» **Exercise**: Some lines in the data below hold the string "constraint". Report how many, as a bare number.

» **Listed entries**:
==> src/rtl/ifetch_unit.sv <==
// ---------------------------------------------------------------------------
// ifetch_unit
//
// Instruction fetch stage for a classic in-order pipeline. It issues one
// request at a time on a split address/data instruction bus, tracks the PC
// of the outstanding request, and holds the returned word in a one-entry
// buffer that the ID stage drains. Branch/exception redirects override
// sequential fetch. If a redirect arrives while a transaction is still
// outstanding, the stale return is marked for discard so that it never
// reaches the buffer.
//
// Ports
//   clk            : sole clock, rising edge
//   rst            : asynchronous active-high reset
//   if_id_stall_i  : ID stage will not take the buffered instruction
//   redirect_i     : redirect request, overrides sequential fetch
//   redirect_pc_i  : redirect target, used only while redirect_i is high
//   inst_req_o     : instruction bus request
//   inst_addr_o    : request address (meaningful while inst_req_o is high)
//   inst_addr_ok_i : bus accepted the request this cycle
//   inst_data_ok_i : bus returned read data this cycle
//   inst_rdata_i   : returned instruction word
//   if_valid_o     : buffer holds a valid instruction
//   if_pc_o        : PC of the buffered instruction
//   if_inst_o      : buffered instruction word
//   if_stall_o     : fetch not ready (buffer empty outside IDLE)
// ---------------------------------------------------------------------------
module ifetch_unit #(
  parameter logic [31:0] RESET_PC = 32'hBFC0_0000
) (
  input  logic        clk,
  input  logic        rst,
  input  logic        if_id_stall_i,
  input  logic        redirect_i,
  input  logic [31:0] redirect_pc_i,
  output logic        inst_req_o,
  output logic [31:0] inst_addr_o,
  input  logic        inst_addr_ok_i,
  input  logic        inst_data_ok_i,
  input  logic [31:0] inst_rdata_i,
  output logic        if_valid_o,
  output logic [31:0] if_pc_o,
  output logic [31:0] if_inst_o,
  output logic        if_stall_o
);

  localparam logic [1:0] ST_IDLE = 2'd0;
  localparam logic [1:0] ST_REQ  = 2'd1;
  localparam logic [1:0] ST_WAIT = 2'd2;

  logic [1:0]  state;
  logic [1:0]  state_nxt;
  logic [31:0] next_pc;
  logic [31:0] inflight_pc;
  logic        discard;

  logic        consume;
  logic        redirect_active;
  logic        issue;
  logic        accept;
  logic        data_ret;
  logic        fill;
  logic [31:0] issue_addr;
  logic [31:0] issue_addr_plus4;

  // Decoded events for the current cycle. A redirect is ignored in IDLE
  // because nothing has been fetched yet and the reset PC is still pending.
  assign consume          = if_valid_o & ~if_id_stall_i;
  assign redirect_active  = redirect_i & (state != ST_IDLE);
  assign issue_addr       = redirect_i ? redirect_pc_i : next_pc;
  assign issue_addr_plus4 = issue_addr + 32'd4;

  // A request is only raised when the buffer will have room by the time the
  // data comes back: either it is empty now or it is being drained now. This
  // guarantees the buffer is empty for the whole of WAIT.
  assign issue    = (state == ST_REQ) & (~if_valid_o | consume);
  assign accept   = issue & inst_addr_ok_i;
  assign data_ret = (state == ST_WAIT) & inst_data_ok_i;

  // Returned data is kept only if no redirect has made it stale, either in
  // an earlier cycle (discard) or in this very cycle (redirect_i).
  assign fill = data_ret & ~discard & ~redirect_i;

  assign inst_req_o  = issue;
  assign inst_addr_o = (state == ST_REQ) ? issue_addr : next_pc;
  assign if_stall_o  = (state != ST_IDLE) & ~if_valid_o;

  // Next-state decode: leave IDLE on the first edge after reset, move to
  // WAIT once the bus accepts an address, back to REQ when the data returns.
  always_comb begin
    state_nxt = state;
    case (state)
      ST_IDLE: state_nxt = ST_REQ;
      ST_REQ:  if (accept)   state_nxt = ST_WAIT;
      ST_WAIT: if (data_ret) state_nxt = ST_REQ;
      default: state_nxt = ST_IDLE;
    endcase
  end

  // State register.
  always_ff @(posedge clk or posedge rst) begin
    if (rst) begin
      state <= ST_IDLE;
    end else begin
      state <= state_nxt;
    end
  end

  // Fetch PC tracking. An accepted request always advances from the address
  // actually issued, which already includes a same-cycle redirect target, so
  // the accept case has priority over the plain redirect case.
  always_ff @(posedge clk or posedge rst) begin
    if (rst) begin
      next_pc     <= RESET_PC;
      inflight_pc <= RESET_PC;
    end else begin
      if (accept) begin
        next_pc     <= issue_addr_plus4;
        inflight_pc <= issue_addr;
      end else if (redirect_active) begin
        next_pc <= redirect_pc_i;
      end
    end
  end

  // Discard flag. Set when a redirect hits while a transaction is still
  // outstanding; cleared when that transaction's data finally returns. A
  // redirect coinciding with the data return needs no flag because the
  // returned word is dropped directly through the fill gating.
  always_ff @(posedge clk or posedge rst) begin
    if (rst) begin
      discard <= 1'b0;
    end else begin
      if (data_ret) begin
        discard <= 1'b0;
      end else if ((state == ST_WAIT) && redirect_i) begin
        discard <= 1'b1;
      end
    end
  end

  // Output buffer. A redirect flushes the buffered instruction, a fresh
  // return fills it, and an ID-stage take empties it. Fill and consume never
  // coincide because the buffer is empty in WAIT.
  always_ff @(posedge clk or posedge rst) begin
    if (rst) begin
      if_valid_o <= 1'b0;
      if_pc_o    <= RESET_PC;
      if_inst_o  <= 32'd0;
    end else begin
      if (redirect_active) begin
        if_valid_o <= 1'b0;
      end else if (fill) begin
        if_valid_o <= 1'b1;
        if_pc_o    <= inflight_pc;
        if_inst_o  <= inst_rdata_i;
      end else if (consume) begin
        if_valid_o <= 1'b0;
      end
    end
  end

endmodule
--- config.mk ---
export PLATFORM = sky130hd
export DESIGN_NAME = uart_frame_dispatcher
export DESIGN_NICKNAME = d
export VERILOG_FILES = /design/src/rtl/uart_frame_pkg.sv /design/src/rtl/uart_frame_timeout.sv /design/src/rtl/uart_frame_dispatcher.sv
export SDC_FILE = /design/constraint.sdc
export NUM_CORES = 1
export LEC_CHECK = 0
export CORE_MARGIN = 1
export CORE_UTILIZATION = 50
export DETAILED_ROUTE_END_ITERATION = 6
export HOLD_SLACK_MARGIN = 0.05
export PLACE_DENSITY = 0.73
export SYNTH_ARGS = -nofsm -noshare
export SYNTH_HDL_FRONTEND = slang
export SYNTH_SLANG_ARGS = --single-unit
--- constraint.sdc ---
create_clock -name clock -period 4.8 [get_ports clock]
set_clock_uncertainty 0.1 [all_clocks]
set_input_delay 0.96 -clock clock [delete_from_list [all_inputs] [get_ports clock]]
set_output_delay 0.96 -clock clock [all_outputs]
set_load 0.03 [all_outputs]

» **Response for this exercise**: 2